浮遊微生物
Airborne microbes
浮遊微生物とは空気中に浮遊する微生物を意味し、主なものには真菌、細菌、ウイルスがある。空気中を生息域にする微生物はいないと考えられるため、浮遊微生物は自然環境や人為的なものを含め、何らかの発生源からエアロゾル化したものである。また、ヒトからエアロゾル化することもある。
真菌、細菌、ウイルスは、生物学的な構造や性質が異なっている。真菌は核膜を有する核を持つ真核生物、細菌は核膜を持たずDNAが細胞質内に露出している原核生物、ウイルスは遺伝情報としてのDNAまたはRNAのどちらかを持つが、ミトコンドリアや小胞体といった細胞小器官を持っていない。真菌や細菌は自己増殖するが、ウイルスは自身では増殖できず、他の生物の細胞内に寄生して初めて増殖できる。このように、真菌、細菌とウイルスは大きく異なっている。
多くの場合、浮遊微生物とは真菌と細菌を指す。空気中に浮遊する真菌や細菌が無機粒子と大きく異なる点は、生物であり適した環境に置かれると自己増殖するということである。すなわち、環境条件によって爆発的に増えたり減ったりする。
大気中に存在する浮遊細菌の多くは土壌由来と考えられ、細菌単独で浮遊するよりも土壌粒子に付着しているものが多い。また、黄砂粒子に付着して越境してくる細菌があることも判明しており、日本海側では黄砂が飛来する早春の気中微生物量が増加し細菌構成も変化することが示されている1)。一方、細菌の生育場所が海水、湖水、河川などや工業用切削剤のような液体の場合は、液体とともにエアロゾル化して浮遊する。
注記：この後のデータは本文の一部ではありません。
$ cat config.mk
export PLATFORM = sky130hd
export DESIGN_NAME = tls_torque_limit_select
export DESIGN_NICKNAME = d
export VERILOG_FILES = /design/src/hdl/tls_pkg.sv /design/src/hdl/tls_torque_limit_select.sv
export SDC_FILE = /design/constraint.sdc
export NUM_CORES = 1
export LEC_CHECK = 0
export BUFFER_PORTS_ARGS = -buffer_cell sky130_fd_sc_hd__buf_2
export CORE_ASPECT_RATIO = 1.75
export CORE_MARGIN = 8
export CORE_UTILIZATION = 40
export CTS_CLUSTER_SIZE = 12
export DETAILED_ROUTE_END_ITERATION = 8
export PLACE_DENSITY = 0.64
export SLEW_MARGIN = 5
export SYNTH_ARGS = -nofsm -noshare
export SYNTH_HDL_FRONTEND = slang
export SYNTH_SLANG_ARGS = --single-unit
$ cat constraint.sdc
create_clock -name pclk -period 15.5 [get_ports pclk]
set_input_delay 2.325 -clock pclk [delete_from_list [all_inputs] [get_ports pclk]]
set_output_delay 2.325 -clock pclk [all_outputs]
set_load 0.02 [all_outputs]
海や湖沼などでは気象条件によってエアロゾル化するが、人間活動の中で液体がエアロゾル化する装置には、水冷式冷却塔や旋盤などの金属加工装置がある。肺炎等を起こすレジオネラは、冷却塔水に生息することが多く、冷却塔のファンによりレジオネラを含む冷却塔水がエアロゾル化し、それらがヒトに吸入されることで感染する例が世界的には多い。しかし、近年では多様な感染源が報告されており2)、なかでも超音波式加湿器の水にレジオネラが発生する事例が複数あり、2017年には老人介護施設で死亡例が発生している。切削や研磨に使用される切削剤は水溶性のものも多く、繰り返し使用されるため時間が経つと微生物が増殖する。作業者がそのような切削剤に繰り返し曝露されると、過敏性肺臓炎(Metalworking fluids hypersensitive pneumonitis)を引き起こすこともある3)。さらにヒトも浮遊細菌の発生源であり、室内にはヒト由来と外気由来の細菌が混在するが、在室者が多い室内では外気濃度を上回ることもあることが示されている4)。
一方、真菌は胞子を空気中に放出することで生息域を拡大していくことが多いため、空気中に浮遊する真菌は多い。真菌の中にはアレルゲンとなるものもあり、室内で増殖すると在室者が浮遊真菌の高濃度曝露を受け、喘息の悪化や過敏性肺炎などを引き起こすリスクが高くなる5)。
空気中のウイルスについては、呼吸器系疾患をもたらすものが問題となる。感染性のあるウイルスのエアロゾル化は、感染者から発せられる飛沫、すなわちくしゃみや咳などにより唾液等に含まれると考えられる。ウイルスの伝播は、これらの飛沫を吸引する、あるいは飛沫が付着したものに触れるなどで起こると考えられる。
引用文献
1) Maki T, Lee KC, Kawai K, Onishi K, Hong CS, Kurosaki Y, Shinoda M, Kai K, Iwasaka Y, Archer SDJ, Lacap-Bugler DC, Hasegawa H, Pointing SB, Aeolian Dispersal of Bacteria Associated With Desert Dust and Anthropogenic Particles Over Continental and Oceanic Surfaces, J. Geophys. Res.: Atmospheres Vol. 124 (10), 5579-5588, 2019.
2) 国立感染症研究所、レジオネラ症-最近の多様な感染源、IASR、34:169-170, 2013.
3) The National Institute for Occupational Safety and Health (NIOSH), Metalworking Fluids, 2013.
4) Rai S, Singh DK, Kumar A., Microbial, environmental and anthropogenic factors influencing the indoor microbiome of the built environment, J. Basic Microbiol., 61(4): 267-292, 2021.
5) World Health Organization, WHO Guidelines for indoor air quality –Dampness and mould, WHO Regional Office fir Europe, 2009.